With API connectivity, insurers can embed core processes such as quote, bind and issue directly into existing workflows instead of treating them as separate transactions. This improved functionality can help insurers launch sought-after products like embedded insurance to improve the customer experience. APIs can also link carrier, agent and broker systems with third-party providers, bringing in crucial data like property records and credit scores without requiring manual searches or re-keying.

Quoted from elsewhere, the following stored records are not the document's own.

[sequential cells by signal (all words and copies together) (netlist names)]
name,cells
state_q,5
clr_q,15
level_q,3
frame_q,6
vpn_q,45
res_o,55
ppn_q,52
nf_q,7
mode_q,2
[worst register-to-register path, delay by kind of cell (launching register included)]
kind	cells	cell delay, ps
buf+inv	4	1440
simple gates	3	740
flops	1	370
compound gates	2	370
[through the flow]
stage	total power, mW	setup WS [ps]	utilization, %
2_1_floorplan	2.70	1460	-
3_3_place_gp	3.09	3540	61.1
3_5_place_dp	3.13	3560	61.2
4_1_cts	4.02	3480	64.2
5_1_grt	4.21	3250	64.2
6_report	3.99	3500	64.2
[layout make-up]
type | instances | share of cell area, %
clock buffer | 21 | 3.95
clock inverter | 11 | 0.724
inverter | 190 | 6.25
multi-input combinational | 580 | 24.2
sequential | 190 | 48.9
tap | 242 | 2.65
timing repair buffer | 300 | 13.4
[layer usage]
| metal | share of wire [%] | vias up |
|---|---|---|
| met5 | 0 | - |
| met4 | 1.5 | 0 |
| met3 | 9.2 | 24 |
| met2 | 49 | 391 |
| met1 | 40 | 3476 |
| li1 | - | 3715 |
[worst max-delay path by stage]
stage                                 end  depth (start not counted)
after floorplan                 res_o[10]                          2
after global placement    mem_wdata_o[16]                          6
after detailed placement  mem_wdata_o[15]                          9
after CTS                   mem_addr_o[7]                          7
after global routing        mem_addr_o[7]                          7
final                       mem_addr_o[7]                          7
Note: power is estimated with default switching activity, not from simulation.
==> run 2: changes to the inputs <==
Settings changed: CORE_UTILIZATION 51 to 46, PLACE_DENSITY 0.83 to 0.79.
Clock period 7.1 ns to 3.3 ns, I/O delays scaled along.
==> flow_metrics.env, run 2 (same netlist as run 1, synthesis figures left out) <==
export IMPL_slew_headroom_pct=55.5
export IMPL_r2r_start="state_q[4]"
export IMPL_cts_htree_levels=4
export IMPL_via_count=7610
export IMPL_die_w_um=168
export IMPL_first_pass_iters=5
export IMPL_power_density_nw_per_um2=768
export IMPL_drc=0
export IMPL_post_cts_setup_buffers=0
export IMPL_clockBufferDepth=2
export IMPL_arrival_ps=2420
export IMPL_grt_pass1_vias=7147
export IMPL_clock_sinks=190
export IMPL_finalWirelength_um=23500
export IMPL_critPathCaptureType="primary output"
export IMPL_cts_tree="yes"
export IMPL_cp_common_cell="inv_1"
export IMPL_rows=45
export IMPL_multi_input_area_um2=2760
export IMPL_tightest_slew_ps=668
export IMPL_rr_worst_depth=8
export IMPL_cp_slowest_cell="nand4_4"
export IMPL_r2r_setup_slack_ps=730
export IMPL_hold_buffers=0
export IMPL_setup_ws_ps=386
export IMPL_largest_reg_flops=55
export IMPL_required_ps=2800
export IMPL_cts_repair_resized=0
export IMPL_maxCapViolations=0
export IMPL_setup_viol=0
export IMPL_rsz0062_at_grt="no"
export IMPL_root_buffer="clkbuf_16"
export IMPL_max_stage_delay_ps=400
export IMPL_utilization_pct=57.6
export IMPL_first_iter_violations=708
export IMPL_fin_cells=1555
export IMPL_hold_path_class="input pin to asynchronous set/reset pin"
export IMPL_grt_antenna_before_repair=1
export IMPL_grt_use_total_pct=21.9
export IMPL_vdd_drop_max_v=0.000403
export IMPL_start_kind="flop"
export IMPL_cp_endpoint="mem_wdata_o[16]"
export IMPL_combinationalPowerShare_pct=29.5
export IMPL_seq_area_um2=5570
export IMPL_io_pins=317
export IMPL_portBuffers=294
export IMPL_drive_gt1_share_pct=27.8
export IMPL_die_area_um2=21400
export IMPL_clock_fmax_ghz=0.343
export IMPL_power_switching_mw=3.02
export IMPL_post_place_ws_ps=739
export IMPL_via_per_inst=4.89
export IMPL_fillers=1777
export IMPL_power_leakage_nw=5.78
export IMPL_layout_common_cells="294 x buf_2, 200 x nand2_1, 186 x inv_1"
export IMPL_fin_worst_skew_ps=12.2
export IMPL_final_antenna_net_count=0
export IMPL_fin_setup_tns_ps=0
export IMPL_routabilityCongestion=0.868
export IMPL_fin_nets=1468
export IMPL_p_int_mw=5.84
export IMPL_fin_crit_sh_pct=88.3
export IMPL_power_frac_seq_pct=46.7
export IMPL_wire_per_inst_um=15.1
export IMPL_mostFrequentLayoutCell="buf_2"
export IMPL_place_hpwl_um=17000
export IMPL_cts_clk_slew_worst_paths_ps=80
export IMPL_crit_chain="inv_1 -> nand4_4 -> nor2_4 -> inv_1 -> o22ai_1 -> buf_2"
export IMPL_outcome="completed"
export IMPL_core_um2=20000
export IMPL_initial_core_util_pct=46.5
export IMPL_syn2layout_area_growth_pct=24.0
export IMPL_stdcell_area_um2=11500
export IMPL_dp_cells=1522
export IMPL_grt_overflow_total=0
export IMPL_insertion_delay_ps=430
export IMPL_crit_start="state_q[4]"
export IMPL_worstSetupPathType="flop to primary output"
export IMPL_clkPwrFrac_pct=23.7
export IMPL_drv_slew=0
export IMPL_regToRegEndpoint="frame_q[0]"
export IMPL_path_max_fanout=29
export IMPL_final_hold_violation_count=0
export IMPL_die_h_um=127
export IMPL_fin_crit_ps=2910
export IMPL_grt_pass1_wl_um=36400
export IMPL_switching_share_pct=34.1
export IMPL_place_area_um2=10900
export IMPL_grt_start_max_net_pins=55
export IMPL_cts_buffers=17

4. Core System Modernization and Cloud Computing
Integration hassles are not the only problem with legacy systems. Older platforms are also more difficult and costlier to maintain, creating what is known as technical debt. Modernization is the path toward lowering technical debt, which is why insurers will continue moving their core systems — such as billing, policy and claims platforms — to the cloud.
Along with reducing upkeep cost and time, cloud modernization eases data integration and prepares carriers for an AI-enabled future. Cloud-based solutions that offer low-code and no-code capabilities democratize technology, allowing business users to create processes and products without requiring a team of dedicated information technology (IT) developers or deep knowledge of programming languages.
5. Computer Vision and Remote Imagery
While telematics gives insurers valuable in-the-field data, computer vision and remote imagery go a step further. They provide photos and videos — including aerial and satellite imagery — so underwriters and adjusters can do their jobs better.
Remote imagery can replace in-person annual inspections by providing underwriters with real-time evidence of roof damage or vegetation encroachment for properties in wildfire-prone areas. After a catastrophic (CAT) event, aerial images from drones can help adjusters triage an onslaught of claims in hours instead of weeks. Computer vision models, meanwhile, can interpret fender damage from photos and shrink the claims cycle from days to minutes. These efficiencies make computer vision and remote imagery a top tech selection for 2026.
Technology trends are historically a moving target, but as insurers take a more pragmatic approach to innovation, the industry and our policyholders will benefit. Creating a solid foundation in AI and predictive analytics will help carriers, agents and brokers build resilient business models and achieve sustainable growth.